La justice constate l’illégalité des travaux du lac du Caussade


AFP le 29/03/2019 à 17:44

La justice administrative a fait le constat de l'illégalité des travaux du « lac de Caussade », une retenue d'eau pour l'irrigation creusée par des agriculteurs lot-et-garonnais, face à l'opposition de défenseurs de l'environnement, a-t-on appris vendredi auprès des deux parties.

Suivant les conclusions du rapporteur public, le tribunal administratif de Bordeaux a rejeté la requête en annulation du syndicat d’irrigation du Lot-et-Garonne concernant l’arrêté préfectoral d’octobre qui avait abrogé un arrêté de juin autorisant les travaux. « Cela veut dire que le projet est illégal », a expliqué à l’AFP Me Alice Terrasse, avocate d’associations écologistes opposées au lac de Caussade. « C’est une immense satisfaction pour mes clients, même si c’est une victoire en demi-teinte car les travaux sont déjà réalisés. » « On s’y attendait, nous ne sommes pas surpris même si nous sommes déçus », a réagi Patrick Franken, président de la Coordination rurale du Lot-et-Garonne, majoritaire à la Chambre d’agriculture, et très investi dans le projet.

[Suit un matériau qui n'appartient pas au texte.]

==> src/design/assert_macros.svh <==
// Assertion macros shared by the pulse wind speed averager RTL.
`ifndef ASSERT_MACROS_SVH
`define ASSERT_MACROS_SVH

// Implication checked in the same cycle, sampled on clk_i, off during reset.
`define PWSA_ASSERT_IMP(lbl, ante, cons, msg) \
  lbl: assert property (@(posedge clk_i) disable iff (!rst_ni) (ante) |-> (cons)) \
    else $error(msg);

// Implication with the consequent checked in the cycle after the antecedent, sampled on clk_i, off during reset.
`define PWSA_ASSERT_NXT(lbl, ante, cons, msg) \
  lbl: assert property (@(posedge clk_i) disable iff (!rst_ni) (ante) |=> (cons)) \
    else $error(msg);

`endif

==> src/design/pwsa_pkg.sv <==
// Types, widths and constants of the pulse wind speed averager.
package pwsa_pkg;

  // Field widths
  localparam int unsigned SampleW   = 12;
  localparam int unsigned IntervalW = 16;
  localparam int unsigned SppW      = 16;
  localparam int unsigned WindowW   = 24;
  localparam int unsigned PulseW    = 16;
  localparam int unsigned SpeedW    = PulseW + SppW;
  localparam int unsigned AvgW      = 32;
  localparam int unsigned SumW      = 56;
  localparam int unsigned CountW    = 24;

  // Configuration port
  localparam int unsigned CfgIdxW  = 2;
  localparam int unsigned CfgDataW = 24;

  // Serial unit step counters
  localparam int unsigned MulCntW = $clog2(SppW);
  localparam int unsigned DivCntW = $clog2(SumW);

  // Register reset values
  localparam logic [SampleW-1:0]   ThresholdRst = SampleW'(2048);
  localparam logic [IntervalW-1:0] IntervalRst  = IntervalW'(1000);
  localparam logic [SppW-1:0]      SppRst       = SppW'(256);
  localparam logic [WindowW-1:0]   WindowRst    = WindowW'(600000);

  typedef enum logic [CfgIdxW-1:0] {
    CFG_EDGE_THRESHOLD = 2'd0,
    CFG_INTERVAL_MS    = 2'd1,
    CFG_SPEED_PER_PULSE = 2'd2,
    CFG_AVERAGE_WINDOW = 2'd3
  } cfg_idx_e;

  typedef enum logic [1:0] {
    S_IDLE,
    S_MUL,
    S_DIV,
    S_PUSH
  } state_e;

  typedef struct packed {
    logic [SampleW-1:0] sample;
    logic               ms_tick;
  } in_item_t;

  typedef struct packed {
    logic              interval_done;
    logic [SpeedW-1:0] wind_speed;
    logic [AvgW-1:0]   average_speed;
    logic [PulseW-1:0] pulse_count;
  } out_item_t;

endpackage
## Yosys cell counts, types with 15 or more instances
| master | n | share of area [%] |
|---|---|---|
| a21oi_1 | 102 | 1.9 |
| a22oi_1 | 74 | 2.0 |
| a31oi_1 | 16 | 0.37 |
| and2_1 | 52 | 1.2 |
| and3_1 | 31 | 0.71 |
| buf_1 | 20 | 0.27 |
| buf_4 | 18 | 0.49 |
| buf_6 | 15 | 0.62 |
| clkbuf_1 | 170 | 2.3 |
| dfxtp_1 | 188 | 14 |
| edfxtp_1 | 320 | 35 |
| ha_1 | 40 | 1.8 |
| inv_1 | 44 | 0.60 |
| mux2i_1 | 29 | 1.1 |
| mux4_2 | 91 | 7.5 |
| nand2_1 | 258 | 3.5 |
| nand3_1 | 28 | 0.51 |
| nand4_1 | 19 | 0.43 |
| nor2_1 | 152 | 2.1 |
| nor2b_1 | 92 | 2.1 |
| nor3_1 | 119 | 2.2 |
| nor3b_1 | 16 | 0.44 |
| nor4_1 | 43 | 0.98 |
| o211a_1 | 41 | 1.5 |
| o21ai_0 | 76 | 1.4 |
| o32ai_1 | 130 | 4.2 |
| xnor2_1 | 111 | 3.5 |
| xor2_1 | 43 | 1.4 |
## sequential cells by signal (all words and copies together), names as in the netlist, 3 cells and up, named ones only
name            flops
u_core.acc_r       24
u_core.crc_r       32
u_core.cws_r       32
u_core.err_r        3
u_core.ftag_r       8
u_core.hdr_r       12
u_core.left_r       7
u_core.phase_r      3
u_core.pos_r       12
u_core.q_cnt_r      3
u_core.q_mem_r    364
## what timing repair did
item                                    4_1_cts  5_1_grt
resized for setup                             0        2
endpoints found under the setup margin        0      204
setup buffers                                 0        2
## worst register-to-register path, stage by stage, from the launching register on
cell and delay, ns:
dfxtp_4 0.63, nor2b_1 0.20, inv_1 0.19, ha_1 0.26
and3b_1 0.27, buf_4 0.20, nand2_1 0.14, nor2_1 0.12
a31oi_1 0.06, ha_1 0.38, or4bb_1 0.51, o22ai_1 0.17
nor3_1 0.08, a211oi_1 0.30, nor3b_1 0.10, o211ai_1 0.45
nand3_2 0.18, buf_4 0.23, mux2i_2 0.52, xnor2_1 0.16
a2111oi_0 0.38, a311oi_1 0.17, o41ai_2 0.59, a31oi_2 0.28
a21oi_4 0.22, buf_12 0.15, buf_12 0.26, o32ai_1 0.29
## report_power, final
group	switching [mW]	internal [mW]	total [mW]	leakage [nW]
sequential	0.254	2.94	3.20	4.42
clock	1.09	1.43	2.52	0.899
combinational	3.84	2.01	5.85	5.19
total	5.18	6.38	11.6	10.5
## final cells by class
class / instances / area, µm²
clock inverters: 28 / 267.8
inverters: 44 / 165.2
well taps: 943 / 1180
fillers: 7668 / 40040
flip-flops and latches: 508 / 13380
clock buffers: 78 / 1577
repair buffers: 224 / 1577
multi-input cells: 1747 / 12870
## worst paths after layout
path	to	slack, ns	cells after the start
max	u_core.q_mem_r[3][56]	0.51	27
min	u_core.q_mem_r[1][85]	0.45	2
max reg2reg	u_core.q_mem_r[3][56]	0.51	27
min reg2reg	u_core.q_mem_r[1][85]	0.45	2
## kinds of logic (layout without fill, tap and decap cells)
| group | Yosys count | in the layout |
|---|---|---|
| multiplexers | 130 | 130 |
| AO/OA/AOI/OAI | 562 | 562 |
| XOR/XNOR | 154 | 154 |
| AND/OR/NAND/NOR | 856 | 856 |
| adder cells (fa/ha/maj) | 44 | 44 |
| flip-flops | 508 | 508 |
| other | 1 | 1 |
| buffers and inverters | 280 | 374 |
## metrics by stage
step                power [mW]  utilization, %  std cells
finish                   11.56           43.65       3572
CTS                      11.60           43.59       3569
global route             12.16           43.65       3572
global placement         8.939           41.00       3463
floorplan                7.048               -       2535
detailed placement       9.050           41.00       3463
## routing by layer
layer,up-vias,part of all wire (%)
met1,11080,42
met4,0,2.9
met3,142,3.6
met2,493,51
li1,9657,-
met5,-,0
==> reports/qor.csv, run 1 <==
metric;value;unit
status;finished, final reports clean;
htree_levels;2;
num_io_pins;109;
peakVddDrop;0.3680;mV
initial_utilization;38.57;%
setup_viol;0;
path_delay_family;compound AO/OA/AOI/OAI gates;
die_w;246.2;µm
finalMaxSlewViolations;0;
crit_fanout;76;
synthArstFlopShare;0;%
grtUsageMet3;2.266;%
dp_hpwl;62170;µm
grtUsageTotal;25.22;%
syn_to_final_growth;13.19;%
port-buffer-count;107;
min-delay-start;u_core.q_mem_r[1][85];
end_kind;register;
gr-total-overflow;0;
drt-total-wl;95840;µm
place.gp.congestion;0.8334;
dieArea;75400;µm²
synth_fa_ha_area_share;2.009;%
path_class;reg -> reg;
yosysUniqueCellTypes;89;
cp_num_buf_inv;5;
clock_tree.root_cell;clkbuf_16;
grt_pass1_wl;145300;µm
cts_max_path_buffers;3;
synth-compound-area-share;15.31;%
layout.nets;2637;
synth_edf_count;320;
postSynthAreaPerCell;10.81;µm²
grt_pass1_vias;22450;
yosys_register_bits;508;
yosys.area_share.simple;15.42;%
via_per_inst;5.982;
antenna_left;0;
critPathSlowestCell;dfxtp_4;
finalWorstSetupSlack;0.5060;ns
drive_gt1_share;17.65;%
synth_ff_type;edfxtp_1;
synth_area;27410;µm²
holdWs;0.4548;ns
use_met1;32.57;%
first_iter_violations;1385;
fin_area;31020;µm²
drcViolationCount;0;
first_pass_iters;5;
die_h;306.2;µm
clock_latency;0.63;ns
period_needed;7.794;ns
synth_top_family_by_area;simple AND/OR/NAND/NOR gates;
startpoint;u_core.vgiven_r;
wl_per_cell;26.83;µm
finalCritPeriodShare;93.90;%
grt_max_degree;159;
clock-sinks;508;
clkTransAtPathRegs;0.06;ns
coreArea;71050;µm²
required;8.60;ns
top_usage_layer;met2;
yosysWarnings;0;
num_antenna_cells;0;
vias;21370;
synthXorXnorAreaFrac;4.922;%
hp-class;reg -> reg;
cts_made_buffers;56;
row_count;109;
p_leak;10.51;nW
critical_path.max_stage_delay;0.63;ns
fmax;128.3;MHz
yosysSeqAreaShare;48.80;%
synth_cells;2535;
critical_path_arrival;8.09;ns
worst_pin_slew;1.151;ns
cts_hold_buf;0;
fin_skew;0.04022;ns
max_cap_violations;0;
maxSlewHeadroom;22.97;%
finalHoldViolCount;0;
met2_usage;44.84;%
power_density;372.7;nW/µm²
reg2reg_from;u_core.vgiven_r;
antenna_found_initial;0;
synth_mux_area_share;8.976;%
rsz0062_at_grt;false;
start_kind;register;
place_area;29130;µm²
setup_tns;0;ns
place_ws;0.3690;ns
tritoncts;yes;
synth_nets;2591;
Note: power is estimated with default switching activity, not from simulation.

De leur côté, France Nature Environnement et la Société pour l’étude, la protection et l’aménagement de la nature dans le Sud-Ouest (Sepanso) entendent désormais demander à la Chambre d’agriculture de remettre le site en état et au préfet de veiller à ce que cette remise en état se déroule correctement. « Jamais on n’acceptera ça, hors de question », a tranché Patrick Franken. « On ne peut pas laisser fonctionner un ouvrage illégal », a de son côté assuré Me Terrasse. Situé à Pinel-Hauterive, près de Villeneuve-sur-Lot, le lac de Caussade (920 000 m3 sur 20 hectares) doit permettre, selon ses promoteurs, l’irrigation des 350 ha d’une vingtaine d’exploitations agricoles en régulant le débit du Tolzac, un affluent de la Garonne.

La Chambre d’agriculture assure que l’impact environnemental du projet est « nul » et que les agriculteurs, soutenus par la quasi-totalité de la classe politique locale, ont absolument besoin de l’eau ainsi collectée. La préfecture avait donné son feu vert aux travaux en juin 2018 avant de retirer son autorisation en octobre après intervention des ministères de l’agriculture et de la transition écologique. Les agriculteurs ont quand même entamé les travaux en novembre et les ont achevés cet hiver. En janvier, 300 d’entre eux avaient empêché la gendarmerie de poser des scellés sur les engins de chantier. L’ouvrage est prêt à être mis en eau. Recevant en février partisans et opposants du lac, le ministre François de Rugy avait plaidé pour une « solution alternative », et selon le maire d’Agen favorable au projet, avait ouvert la voie à une « nouvelle instruction du dossier ».